Using the data below, show every line where the word "inverters" occurs.

====

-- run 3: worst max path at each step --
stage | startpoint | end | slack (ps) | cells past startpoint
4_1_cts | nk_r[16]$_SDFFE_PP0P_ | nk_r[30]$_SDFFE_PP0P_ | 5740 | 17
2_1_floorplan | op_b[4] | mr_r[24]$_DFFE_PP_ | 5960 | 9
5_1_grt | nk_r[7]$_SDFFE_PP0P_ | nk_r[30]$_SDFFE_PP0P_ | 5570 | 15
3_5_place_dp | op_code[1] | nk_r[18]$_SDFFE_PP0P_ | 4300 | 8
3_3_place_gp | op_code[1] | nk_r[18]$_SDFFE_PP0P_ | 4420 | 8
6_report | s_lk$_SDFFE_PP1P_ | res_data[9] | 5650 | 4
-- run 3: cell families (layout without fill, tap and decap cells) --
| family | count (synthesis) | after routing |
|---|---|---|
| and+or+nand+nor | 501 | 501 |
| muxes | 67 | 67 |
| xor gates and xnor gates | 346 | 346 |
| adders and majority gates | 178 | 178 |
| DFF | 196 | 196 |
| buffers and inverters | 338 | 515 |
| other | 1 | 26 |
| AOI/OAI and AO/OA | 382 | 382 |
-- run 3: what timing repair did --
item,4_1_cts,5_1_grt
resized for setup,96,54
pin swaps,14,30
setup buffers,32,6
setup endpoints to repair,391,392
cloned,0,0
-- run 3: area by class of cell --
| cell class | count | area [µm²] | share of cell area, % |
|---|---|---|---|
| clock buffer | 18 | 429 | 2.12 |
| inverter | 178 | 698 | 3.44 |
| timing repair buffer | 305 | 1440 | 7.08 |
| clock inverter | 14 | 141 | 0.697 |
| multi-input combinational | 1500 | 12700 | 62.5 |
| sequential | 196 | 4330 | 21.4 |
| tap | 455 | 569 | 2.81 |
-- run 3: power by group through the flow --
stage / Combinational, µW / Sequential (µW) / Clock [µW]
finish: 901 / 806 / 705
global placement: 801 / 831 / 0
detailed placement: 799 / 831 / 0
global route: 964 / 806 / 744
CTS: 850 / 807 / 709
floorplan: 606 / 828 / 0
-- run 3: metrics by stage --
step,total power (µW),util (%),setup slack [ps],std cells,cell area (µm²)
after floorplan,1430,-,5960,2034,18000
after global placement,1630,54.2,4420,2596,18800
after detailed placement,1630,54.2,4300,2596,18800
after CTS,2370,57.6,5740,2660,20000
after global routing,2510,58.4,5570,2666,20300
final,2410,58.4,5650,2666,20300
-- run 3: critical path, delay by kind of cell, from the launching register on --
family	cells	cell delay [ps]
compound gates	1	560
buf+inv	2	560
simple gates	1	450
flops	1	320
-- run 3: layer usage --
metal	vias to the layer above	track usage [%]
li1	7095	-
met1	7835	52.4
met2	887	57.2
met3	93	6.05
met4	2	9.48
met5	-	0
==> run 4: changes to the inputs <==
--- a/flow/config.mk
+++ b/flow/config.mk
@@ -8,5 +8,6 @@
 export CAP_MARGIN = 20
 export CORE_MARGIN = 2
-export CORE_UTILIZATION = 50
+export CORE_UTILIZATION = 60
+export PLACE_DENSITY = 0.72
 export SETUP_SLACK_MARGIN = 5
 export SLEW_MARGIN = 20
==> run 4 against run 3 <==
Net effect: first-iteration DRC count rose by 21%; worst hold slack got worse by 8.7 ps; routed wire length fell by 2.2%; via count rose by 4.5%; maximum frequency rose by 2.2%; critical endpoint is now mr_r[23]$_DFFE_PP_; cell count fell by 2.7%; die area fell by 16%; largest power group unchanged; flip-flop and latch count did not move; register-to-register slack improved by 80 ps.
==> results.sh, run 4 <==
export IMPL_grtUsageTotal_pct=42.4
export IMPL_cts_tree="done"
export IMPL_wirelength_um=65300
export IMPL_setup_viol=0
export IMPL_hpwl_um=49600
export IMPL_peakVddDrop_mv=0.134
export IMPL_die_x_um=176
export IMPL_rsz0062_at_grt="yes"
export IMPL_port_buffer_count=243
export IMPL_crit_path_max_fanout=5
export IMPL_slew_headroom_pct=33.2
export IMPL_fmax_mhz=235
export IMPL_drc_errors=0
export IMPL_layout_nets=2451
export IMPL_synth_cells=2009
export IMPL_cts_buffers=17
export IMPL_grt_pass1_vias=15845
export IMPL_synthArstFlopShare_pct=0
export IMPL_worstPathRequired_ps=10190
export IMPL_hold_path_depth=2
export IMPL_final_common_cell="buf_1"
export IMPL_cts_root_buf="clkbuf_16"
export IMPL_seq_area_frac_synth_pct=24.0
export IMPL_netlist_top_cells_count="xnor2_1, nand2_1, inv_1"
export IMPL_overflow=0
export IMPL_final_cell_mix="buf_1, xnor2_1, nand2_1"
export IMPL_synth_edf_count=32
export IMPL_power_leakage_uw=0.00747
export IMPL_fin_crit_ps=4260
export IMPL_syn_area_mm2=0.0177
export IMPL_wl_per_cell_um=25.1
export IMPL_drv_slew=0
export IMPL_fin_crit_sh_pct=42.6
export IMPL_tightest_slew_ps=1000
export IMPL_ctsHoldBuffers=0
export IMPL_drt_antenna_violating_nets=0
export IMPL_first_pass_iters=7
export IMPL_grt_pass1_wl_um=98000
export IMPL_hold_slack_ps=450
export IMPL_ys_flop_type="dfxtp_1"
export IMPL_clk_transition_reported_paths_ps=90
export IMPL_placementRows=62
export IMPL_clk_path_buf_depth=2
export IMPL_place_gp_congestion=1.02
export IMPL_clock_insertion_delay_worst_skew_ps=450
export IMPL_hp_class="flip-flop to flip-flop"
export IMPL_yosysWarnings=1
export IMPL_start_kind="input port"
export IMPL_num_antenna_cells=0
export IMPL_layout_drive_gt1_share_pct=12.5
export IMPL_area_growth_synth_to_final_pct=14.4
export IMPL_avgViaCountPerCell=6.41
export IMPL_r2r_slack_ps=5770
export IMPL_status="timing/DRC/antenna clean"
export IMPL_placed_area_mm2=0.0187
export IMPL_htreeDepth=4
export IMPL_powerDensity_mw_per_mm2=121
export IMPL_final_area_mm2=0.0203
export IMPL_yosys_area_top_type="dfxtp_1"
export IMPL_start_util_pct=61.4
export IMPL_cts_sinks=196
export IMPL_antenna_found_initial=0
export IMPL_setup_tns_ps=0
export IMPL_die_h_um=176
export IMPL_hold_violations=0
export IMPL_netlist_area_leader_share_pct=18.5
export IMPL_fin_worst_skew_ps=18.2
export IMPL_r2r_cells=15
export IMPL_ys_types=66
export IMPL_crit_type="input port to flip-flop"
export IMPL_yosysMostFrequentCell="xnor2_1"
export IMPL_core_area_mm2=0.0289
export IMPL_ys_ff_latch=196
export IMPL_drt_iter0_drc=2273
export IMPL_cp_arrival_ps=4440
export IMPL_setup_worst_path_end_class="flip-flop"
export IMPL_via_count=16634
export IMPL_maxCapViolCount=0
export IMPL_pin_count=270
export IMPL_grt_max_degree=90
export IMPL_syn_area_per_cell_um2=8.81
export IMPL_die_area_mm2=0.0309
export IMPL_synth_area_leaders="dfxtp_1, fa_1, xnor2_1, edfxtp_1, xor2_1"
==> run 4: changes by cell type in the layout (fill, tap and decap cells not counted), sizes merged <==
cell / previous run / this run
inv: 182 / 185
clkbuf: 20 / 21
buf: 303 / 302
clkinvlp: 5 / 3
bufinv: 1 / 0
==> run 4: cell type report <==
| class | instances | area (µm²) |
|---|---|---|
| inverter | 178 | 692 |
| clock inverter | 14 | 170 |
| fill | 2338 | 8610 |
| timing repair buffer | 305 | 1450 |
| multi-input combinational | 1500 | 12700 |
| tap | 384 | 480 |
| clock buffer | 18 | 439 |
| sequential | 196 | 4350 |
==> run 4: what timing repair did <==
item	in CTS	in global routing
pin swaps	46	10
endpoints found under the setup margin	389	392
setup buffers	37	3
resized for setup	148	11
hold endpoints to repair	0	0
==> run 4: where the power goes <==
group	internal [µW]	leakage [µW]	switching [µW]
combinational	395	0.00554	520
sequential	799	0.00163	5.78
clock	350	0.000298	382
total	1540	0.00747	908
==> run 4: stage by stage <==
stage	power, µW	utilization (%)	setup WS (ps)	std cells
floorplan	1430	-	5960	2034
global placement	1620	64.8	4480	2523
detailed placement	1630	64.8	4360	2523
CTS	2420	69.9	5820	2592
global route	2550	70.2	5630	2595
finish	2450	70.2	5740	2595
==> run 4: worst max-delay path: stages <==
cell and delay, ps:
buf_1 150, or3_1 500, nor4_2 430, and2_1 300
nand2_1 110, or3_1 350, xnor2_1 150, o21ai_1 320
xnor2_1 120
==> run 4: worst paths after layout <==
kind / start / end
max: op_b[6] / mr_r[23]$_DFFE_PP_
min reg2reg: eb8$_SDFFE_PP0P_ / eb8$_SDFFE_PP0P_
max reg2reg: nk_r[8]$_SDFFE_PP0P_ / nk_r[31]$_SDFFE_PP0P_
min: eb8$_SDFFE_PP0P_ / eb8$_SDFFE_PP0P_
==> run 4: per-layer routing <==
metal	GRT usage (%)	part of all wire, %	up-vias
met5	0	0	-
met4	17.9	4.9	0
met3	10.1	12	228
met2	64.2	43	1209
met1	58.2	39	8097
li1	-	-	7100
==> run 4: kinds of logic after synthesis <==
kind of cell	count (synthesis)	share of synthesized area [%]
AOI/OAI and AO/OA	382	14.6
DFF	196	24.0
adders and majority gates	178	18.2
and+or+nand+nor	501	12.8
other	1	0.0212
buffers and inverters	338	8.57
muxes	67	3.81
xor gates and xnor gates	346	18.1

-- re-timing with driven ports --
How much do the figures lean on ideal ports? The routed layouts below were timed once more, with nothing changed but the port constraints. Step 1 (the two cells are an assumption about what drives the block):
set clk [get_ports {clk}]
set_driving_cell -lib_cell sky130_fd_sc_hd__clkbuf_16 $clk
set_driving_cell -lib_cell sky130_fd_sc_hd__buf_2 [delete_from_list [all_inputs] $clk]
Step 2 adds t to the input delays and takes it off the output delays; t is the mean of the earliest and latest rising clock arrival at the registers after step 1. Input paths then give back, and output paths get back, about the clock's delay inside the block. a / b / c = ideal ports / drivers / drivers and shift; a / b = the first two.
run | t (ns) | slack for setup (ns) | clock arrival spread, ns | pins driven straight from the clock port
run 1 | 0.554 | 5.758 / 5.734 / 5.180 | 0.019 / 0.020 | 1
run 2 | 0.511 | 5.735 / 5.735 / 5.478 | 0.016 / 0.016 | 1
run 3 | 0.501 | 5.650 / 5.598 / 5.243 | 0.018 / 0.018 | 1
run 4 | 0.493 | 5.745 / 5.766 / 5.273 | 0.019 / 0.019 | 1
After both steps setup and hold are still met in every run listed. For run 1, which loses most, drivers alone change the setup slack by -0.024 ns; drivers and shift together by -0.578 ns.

====

EXERCISE RESULT:
| buffers and inverters | 338 | 515 |
buffers and inverters	338	8.57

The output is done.